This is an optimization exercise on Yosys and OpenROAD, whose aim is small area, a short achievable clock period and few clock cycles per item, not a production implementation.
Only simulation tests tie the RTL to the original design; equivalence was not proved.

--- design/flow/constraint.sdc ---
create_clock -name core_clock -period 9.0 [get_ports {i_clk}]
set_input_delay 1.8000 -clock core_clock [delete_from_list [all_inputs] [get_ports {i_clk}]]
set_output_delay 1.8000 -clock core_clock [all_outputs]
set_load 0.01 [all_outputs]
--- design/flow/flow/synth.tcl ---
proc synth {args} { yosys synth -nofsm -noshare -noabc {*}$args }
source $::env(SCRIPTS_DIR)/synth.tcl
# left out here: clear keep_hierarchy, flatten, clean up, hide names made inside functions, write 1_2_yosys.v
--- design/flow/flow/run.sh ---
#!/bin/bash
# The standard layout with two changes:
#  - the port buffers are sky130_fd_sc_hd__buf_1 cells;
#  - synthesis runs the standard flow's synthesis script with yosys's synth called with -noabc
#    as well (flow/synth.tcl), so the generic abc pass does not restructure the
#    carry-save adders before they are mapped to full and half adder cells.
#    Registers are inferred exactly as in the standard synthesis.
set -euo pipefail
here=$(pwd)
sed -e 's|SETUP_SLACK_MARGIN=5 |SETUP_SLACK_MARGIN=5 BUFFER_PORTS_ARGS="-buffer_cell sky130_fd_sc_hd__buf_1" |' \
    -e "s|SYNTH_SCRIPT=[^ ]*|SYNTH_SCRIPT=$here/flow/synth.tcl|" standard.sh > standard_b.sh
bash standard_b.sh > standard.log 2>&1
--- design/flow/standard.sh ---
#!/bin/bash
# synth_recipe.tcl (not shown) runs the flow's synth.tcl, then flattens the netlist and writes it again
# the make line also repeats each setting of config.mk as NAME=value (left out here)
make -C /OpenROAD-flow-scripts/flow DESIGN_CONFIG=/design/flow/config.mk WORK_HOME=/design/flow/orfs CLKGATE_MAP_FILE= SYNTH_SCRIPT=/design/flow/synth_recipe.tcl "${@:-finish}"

———

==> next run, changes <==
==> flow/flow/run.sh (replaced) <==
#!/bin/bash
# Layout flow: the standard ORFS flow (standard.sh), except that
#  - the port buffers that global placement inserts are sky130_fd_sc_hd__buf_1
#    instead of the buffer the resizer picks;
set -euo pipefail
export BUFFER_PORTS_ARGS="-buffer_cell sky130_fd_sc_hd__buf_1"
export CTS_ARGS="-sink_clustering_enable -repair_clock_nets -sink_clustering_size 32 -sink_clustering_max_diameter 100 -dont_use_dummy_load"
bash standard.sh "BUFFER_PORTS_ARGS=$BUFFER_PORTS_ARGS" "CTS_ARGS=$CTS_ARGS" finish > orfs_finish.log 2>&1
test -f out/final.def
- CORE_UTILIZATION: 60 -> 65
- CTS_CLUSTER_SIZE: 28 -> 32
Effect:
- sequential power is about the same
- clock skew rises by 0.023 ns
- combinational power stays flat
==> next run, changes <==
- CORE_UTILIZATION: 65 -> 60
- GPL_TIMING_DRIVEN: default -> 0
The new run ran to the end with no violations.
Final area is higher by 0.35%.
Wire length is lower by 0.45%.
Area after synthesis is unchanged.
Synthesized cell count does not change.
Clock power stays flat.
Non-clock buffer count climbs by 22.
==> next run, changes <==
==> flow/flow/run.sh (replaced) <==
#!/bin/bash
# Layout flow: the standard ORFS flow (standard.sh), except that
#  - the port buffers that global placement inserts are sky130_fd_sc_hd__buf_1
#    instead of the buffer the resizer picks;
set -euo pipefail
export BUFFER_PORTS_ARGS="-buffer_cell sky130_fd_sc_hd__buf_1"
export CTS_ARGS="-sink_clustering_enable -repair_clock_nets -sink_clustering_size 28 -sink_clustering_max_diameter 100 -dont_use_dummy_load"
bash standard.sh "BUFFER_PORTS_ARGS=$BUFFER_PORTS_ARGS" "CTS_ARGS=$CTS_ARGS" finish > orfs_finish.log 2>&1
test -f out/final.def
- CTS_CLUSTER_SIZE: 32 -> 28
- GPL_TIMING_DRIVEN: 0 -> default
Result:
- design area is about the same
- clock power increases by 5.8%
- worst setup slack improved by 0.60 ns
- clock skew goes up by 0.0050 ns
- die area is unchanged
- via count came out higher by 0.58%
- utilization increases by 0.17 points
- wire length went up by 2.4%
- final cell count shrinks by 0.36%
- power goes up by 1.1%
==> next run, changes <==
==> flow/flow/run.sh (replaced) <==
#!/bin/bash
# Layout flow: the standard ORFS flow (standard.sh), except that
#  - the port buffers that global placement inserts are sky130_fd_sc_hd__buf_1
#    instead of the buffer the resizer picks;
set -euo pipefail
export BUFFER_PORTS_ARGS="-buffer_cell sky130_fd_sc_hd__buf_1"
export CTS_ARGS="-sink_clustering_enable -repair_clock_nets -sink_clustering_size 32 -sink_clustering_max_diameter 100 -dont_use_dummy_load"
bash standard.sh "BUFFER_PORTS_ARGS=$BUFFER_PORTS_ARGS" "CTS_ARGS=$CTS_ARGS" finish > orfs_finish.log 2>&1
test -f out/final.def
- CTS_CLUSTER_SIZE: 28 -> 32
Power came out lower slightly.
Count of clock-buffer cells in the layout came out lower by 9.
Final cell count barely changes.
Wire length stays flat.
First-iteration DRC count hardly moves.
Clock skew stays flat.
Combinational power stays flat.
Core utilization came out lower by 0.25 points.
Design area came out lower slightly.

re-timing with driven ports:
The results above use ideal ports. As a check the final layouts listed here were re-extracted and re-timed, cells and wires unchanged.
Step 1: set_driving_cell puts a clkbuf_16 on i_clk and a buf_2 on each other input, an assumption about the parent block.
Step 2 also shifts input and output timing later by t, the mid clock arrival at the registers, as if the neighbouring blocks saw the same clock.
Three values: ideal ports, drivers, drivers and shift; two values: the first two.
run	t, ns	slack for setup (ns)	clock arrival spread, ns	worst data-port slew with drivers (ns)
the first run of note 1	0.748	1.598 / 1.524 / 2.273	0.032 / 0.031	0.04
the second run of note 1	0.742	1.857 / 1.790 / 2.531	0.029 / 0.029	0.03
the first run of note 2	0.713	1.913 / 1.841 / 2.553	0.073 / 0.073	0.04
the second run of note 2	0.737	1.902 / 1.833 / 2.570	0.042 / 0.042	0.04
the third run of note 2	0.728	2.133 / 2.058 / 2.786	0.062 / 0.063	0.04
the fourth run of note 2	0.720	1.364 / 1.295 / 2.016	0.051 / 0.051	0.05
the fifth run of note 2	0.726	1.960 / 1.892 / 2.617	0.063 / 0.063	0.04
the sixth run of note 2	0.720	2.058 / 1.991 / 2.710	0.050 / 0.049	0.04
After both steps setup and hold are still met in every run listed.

———

■ **Action item**:
Among the entries above, the line containing "Final cell count barely changes.", the line containing "with drivers (ns)", and all lines between them are to be restated word for word; nothing else belongs in the reply.

■ **Output below**:
Final cell count barely changes.
Wire length stays flat.
First-iteration DRC count hardly moves.
Clock skew stays flat.
Combinational power stays flat.
Core utilization came out lower by 0.25 points.
Design area came out lower slightly.

re-timing with driven ports:
The results above use ideal ports. As a check the final layouts listed here were re-extracted and re-timed, cells and wires unchanged.
Step 1: set_driving_cell puts a clkbuf_16 on i_clk and a buf_2 on each other input, an assumption about the parent block.
Step 2 also shifts input and output timing later by t, the mid clock arrival at the registers, as if the neighbouring blocks saw the same clock.
Three values: ideal ports, drivers, drivers and shift; two values: the first two.
run	t, ns	slack for setup (ns)	clock arrival spread, ns	worst data-port slew with drivers (ns)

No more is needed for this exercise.